I’ve always been a little confused by politicians who refuse to say they changed their mind. For example, Bill Clinton recently praised the defeat of DOMA (Defense of Marriage Act) in the Supreme Court of the United States of America. This is all well and good as a politician to do, especially as a Democrat. Except, that he was the very president who signed this bill into existence. Many of his critics came out the wood work to say he was a hypocrite and a wishy-washy politician. Instead of simply saying, “I thought this way then, and now I have changed my mind.” he got all defensive and said he signed it because it was the majority of public opinion and that it was a pragmatic decision. You can read all sorts of opinions on this matter – do a simple Google search of “Bill Clinton DOMA” and you’ll get hundreds of articles that range in opinion on the matter. I just want to tell him it’s ok to say, you changed your mind, that you grew, you progressed, whatever political word you want to say.
This is not a blog about the merits of striking down DOMA or Bill Clinton or American Politics, instead it’s a blog about changing my mind. I do it, you do it, we all do it. We think one way, one day, and then a week later we might think another way. From the mundane – I used to hate school work, but through becoming more passionate about the topics I have changed my mind and now love class and doing my readings (for the most part). To the far more complex – like a theological issue such as women in ministry.

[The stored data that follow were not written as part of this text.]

This design comes from an exercise in tuning for small area, a short achievable clock period and few clock cycles on the open sky130 flow, not from production work. For this run, only the layout was checked, not whether the RTL still works. No activity file was given, so power comes from the tool's default toggle rates.

## flow/run.sh

```bash
#!/bin/bash
# synth_recipe.tcl (not shown) runs the flow's synth.tcl, then flattens the netlist and writes it again
# the make line also repeats each setting of config.mk as NAME=value (left out here)
make -C /OpenROAD-flow-scripts/flow DESIGN_CONFIG=/design/flow/config.mk WORK_HOME=/design/flow/orfs CLKGATE_MAP_FILE= SYNTH_SCRIPT=/design/flow/synth_recipe.tcl finish
```

## flow/config.mk

```make
export PLATFORM = sky130hd
export DESIGN_NAME = dcache
export DESIGN_NICKNAME = dcache
export VERILOG_FILES = /design/flow/design.v
export SDC_FILE = /design/flow/constraint.sdc
export NUM_CORES = 4
export LEC_CHECK = 0
export ABC_CLOCK_PERIOD_IN_PS = 4500
export CAP_MARGIN = 20
export CORE_MARGIN = 2
export CORE_UTILIZATION = 40
export SETUP_SLACK_MARGIN = 3.0
export SLEW_MARGIN = 20
```

## flow/constraint.sdc

```tcl
create_clock -name core_clock -period 8.0 [get_ports {CLK}]
set_input_delay 1.6000 -clock core_clock [delete_from_list [all_inputs] [get_ports {CLK}]]
set_output_delay 1.6000 -clock core_clock [all_outputs]
set_load 0.01 [all_outputs]
```

## flow/design.v

```verilog
`default_nettype none
package dcache_pkg;
    localparam int WORD_W      = 32;
    localparam int SETS        = 8;
    localparam int WAYS        = 2;
    localparam int BLOCK_WORDS = 2;
    localparam int IDX_W       = 3;
    localparam int TAG_W       = 26;
    localparam int FLUSH_STEPS = 32;
    typedef logic [WORD_W-1:0] word_t;
    typedef struct packed {
        logic [TAG_W-1:0] tag;
        logic [IDX_W-1:0] idx;
        logic             blkoff;
        logic [1:0]       bytoff;
    } dcache_addr_t;
    typedef union packed {
        word_t        raw;
        dcache_addr_t f;
    } dcache_addr_u;
    typedef enum logic [2:0] {
        IDLE,
        WB0,
        WB1,
        FILL0,
        FILL1,
        FLUSH,
        FLUSHED
    } dcache_state_t;
endpackage
`default_nettype wire
`timescale 1ns/1ps
`default_nettype none
import dcache_pkg::*;
module dcache (
    input  logic  CLK,
    input  logic  nRST,
    input  logic  dmem_ren,
    input  logic  dmem_wen,
    input  logic [WORD_W-1:0] dmem_addr,
    input  logic [WORD_W-1:0] dmem_store,
    input  logic  halt,
    output logic [WORD_W-1:0] dmem_load,
    output logic  dhit,
    output logic  flushed,
    output logic  mem_ren,
    output logic  mem_wen,
    output logic [WORD_W-1:0] mem_addr,
    output logic [WORD_W-1:0] mem_store,
    input  logic [WORD_W-1:0] mem_load,
    input  logic  mem_wait
);
    localparam int LINES = SETS * WAYS;
    typedef enum logic [2:0] {
        S_IDLE,
        S_WB,
        S_FILL,
        S_FLUSH,
        S_DONE
    } st_t;
    st_t  state;
    logic second;       
    logic [LINES-1:0] valid;
    logic [LINES-1:0] dirty;
    logic [SETS-1:0]  lru;      
    logic [TAG_W-1:0]  tags [LINES];
    logic [WORD_W-1:0] data [LINES][BLOCK_WORDS];
    logic             req;
    logic [TAG_W-1:0] rtag;
    logic [IDX_W-1:0] ridx;
    logic             rblk;
    assign req  = dmem_ren | dmem_wen;
    assign rtag = dmem_addr[31:6];
    assign ridx = dmem_addr[5:3];
    assign rblk = dmem_addr[2];
    logic [3:0] fline;
    logic       any_dirty;
    always_comb begin
        fline = '0;
        for (int l = LINES - 1; l >= 0; l--) begin
            if (dirty[l]) fline = 4'(l);
        end
    end
    assign any_dirty = |dirty;
    logic flushing;
    assign flushing = (state == S_FLUSH);
    logic [IDX_W-1:0] sidx;
    assign sidx = flushing ? fline[3:1] : ridx;
    logic [TAG_W-1:0] t0, t1;
    assign t0 = tags[{sidx, 1'b0}];
    assign t1 = tags[{sidx, 1'b1}];
    logic [1:0] way_hit;
    logic       hit;
    assign way_hit[0] = valid[{ridx, 1'b0}] && (t0 == rtag);
    assign way_hit[1] = valid[{ridx, 1'b1}] && (t1 == rtag);
    assign hit        = |way_hit;
    logic victim;
    logic vdirty;
    assign victim = lru[ridx];
    assign vdirty = dirty[{ridx, victim}];
    logic sway;
    assign sway = flushing ? fline[0] : (way_hit[1] | (~way_hit[0] & victim));
    logic wsel;
    always_comb begin
        case (state)
            S_IDLE:  wsel = rblk ^ ~vdirty;
            S_WB:    wsel = rblk ^ second;
            S_FILL:  wsel = rblk ^ ~second;
            default: wsel = second;
        endcase
    end
    logic [WORD_W-1:0] d0, d1, rd;
    logic              rsel;
    assign rsel = (state == S_IDLE) ? rblk : wsel;
    assign d0   = data[{sidx, 1'b0}][rsel];
    assign d1   = data[{sidx, 1'b1}][rsel];
    assign rd   = sway ? d1 : d0;
    logic miss_idle;
    logic do_wb, do_fill, do_flush;
    assign miss_idle = (state == S_IDLE) && req && !hit;
    assign do_wb     = (miss_idle && vdirty) || (state == S_WB);
    assign do_fill   = (miss_idle && !vdirty) || (state == S_FILL);
    assign do_flush  = flushing && any_dirty;
    logic fill_last;
    assign fill_last = (state == S_FILL) && second && !mem_wait;
    assign mem_wen   = do_wb || do_flush;
    assign mem_ren   = do_fill;
    assign mem_store = rd;
    always_comb begin
        if (do_fill) begin
            mem_addr = {rtag, ridx, wsel, 2'b00};
        end else begin
            mem_addr = {(sway ? t1 : t0), sidx, wsel, 2'b00};
        end
    end
    assign dhit      = ((state == S_IDLE) && hit) || fill_last;
    assign dmem_load = (state == S_FILL) ? mem_load : rd;
    assign flushed   = (state == S_DONE) || (flushing && !any_dirty);
    logic              hit_wr;
    logic              fill_wr;
    logic [WORD_W-1:0] din;
    assign hit_wr  = (state == S_IDLE) && req && hit && dmem_wen;
    assign fill_wr = do_fill && !mem_wait;
    assign din     = (dmem_wen && (hit_wr || fill_last)) ? dmem_store : mem_load;
    always_ff @(posedge CLK) begin
        for (int l = 0; l < LINES; l++) begin
            for (int b = 0; b < BLOCK_WORDS; b++) begin
                if ((hit_wr && l == {ridx, way_hit[1]} && b == rblk) ||
                    (fill_wr && l == {ridx, victim} && b == wsel)) begin
                    data[l][b] <= din;
                end
            end
            if (fill_last && l == {ridx, victim}) begin
                tags[l] <= rtag;
            end
        end
    end
    always_ff @(posedge CLK, negedge nRST) begin
        if (!nRST) begin
            state  <= S_IDLE;
            second <= 1'b0;
            valid  <= '0;
            dirty  <= '0;
            lru    <= '0;
        end else begin
            case (state)
                S_IDLE: begin
                    if (req) begin
                        if (hit) begin
                            lru[ridx] <= ~way_hit[1];
                            if (dmem_wen) dirty[{ridx, way_hit[1]}] <= 1'b1;
                        end else begin
                            state  <= vdirty ? S_WB : S_FILL;
                            second <= !mem_wait;
                        end
                    end else if (halt) begin
                        state <= S_FLUSH;
                    end
                end
                S_WB: begin
                    if (!mem_wait) begin
                        second <= !second;
                        if (second) state <= S_FILL;
                    end
                end
                S_FILL: begin
                    if (!mem_wait) begin
                        second <= !second;
                        if (second) begin
                            state                  <= S_IDLE;
                            valid[{ridx, victim}]  <= 1'b1;
                            dirty[{ridx, victim}]  <= dmem_wen;
                            lru[ridx]              <= ~victim;
                        end
                    end
                end
                S_FLUSH: begin
                    if (!any_dirty) begin
                        state <= S_DONE;
                    end else if (!mem_wait) begin
                        second <= !second;
                        if (second) dirty[fline] <= 1'b0;
                    end
                end
                default: begin
                    state <= S_DONE;
                end
            endcase
        end
    end
endmodule
`default_nettype wire
```

==> run summary <==
timing repair:
item                                    4_1_cts  5_1_grt
pin swaps                                    51       54
endpoints found under the setup margin     2172     2170
gates resized for setup                     620      175
buffers inserted                             92       75
endpoints found under the hold margin         0        0
gates cloned                                  3        2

We live and learn and change our minds.
This is beautiful, this is to be celebrated not feared, I blame Ancient Greek philosophy for this fear of changing our minds. There is a theory out there that stems back to my main homeboy philosopher Plato. He had this theory that perfection requires a stasis, an unchanging-ness. Christians have adopted this theory in a lot of ways. God is the rock, unchanging one, the same yesterday, today and tomorrow. While there might be some merit to that, there also needs to be some wiggle room. Perfection is not stasis.
To become the best versions of ourselves – to achieve steps toward perfection, we will all take different paths, pursue different passions and fight for different causes. We will think differently, and be fundamentally different people. And that’s beautiful. And as part of that process we need to grow, progress, fall back, take steps forward, regress and change our minds. We need to be fluid, we need to doubt, we need to ask hard questions, and we should expect that from time to time it will require a monumental shift in our theology, worldview, tastes, and life decisions.
Like a hot summer day with no wind, an unquestioning spirit beats us down and exhausts us. But a windy day reminds us something is happening – at times it is far more powerful than we can comprehend, and at other times it is a gentle reminder that life doesn’t stand still.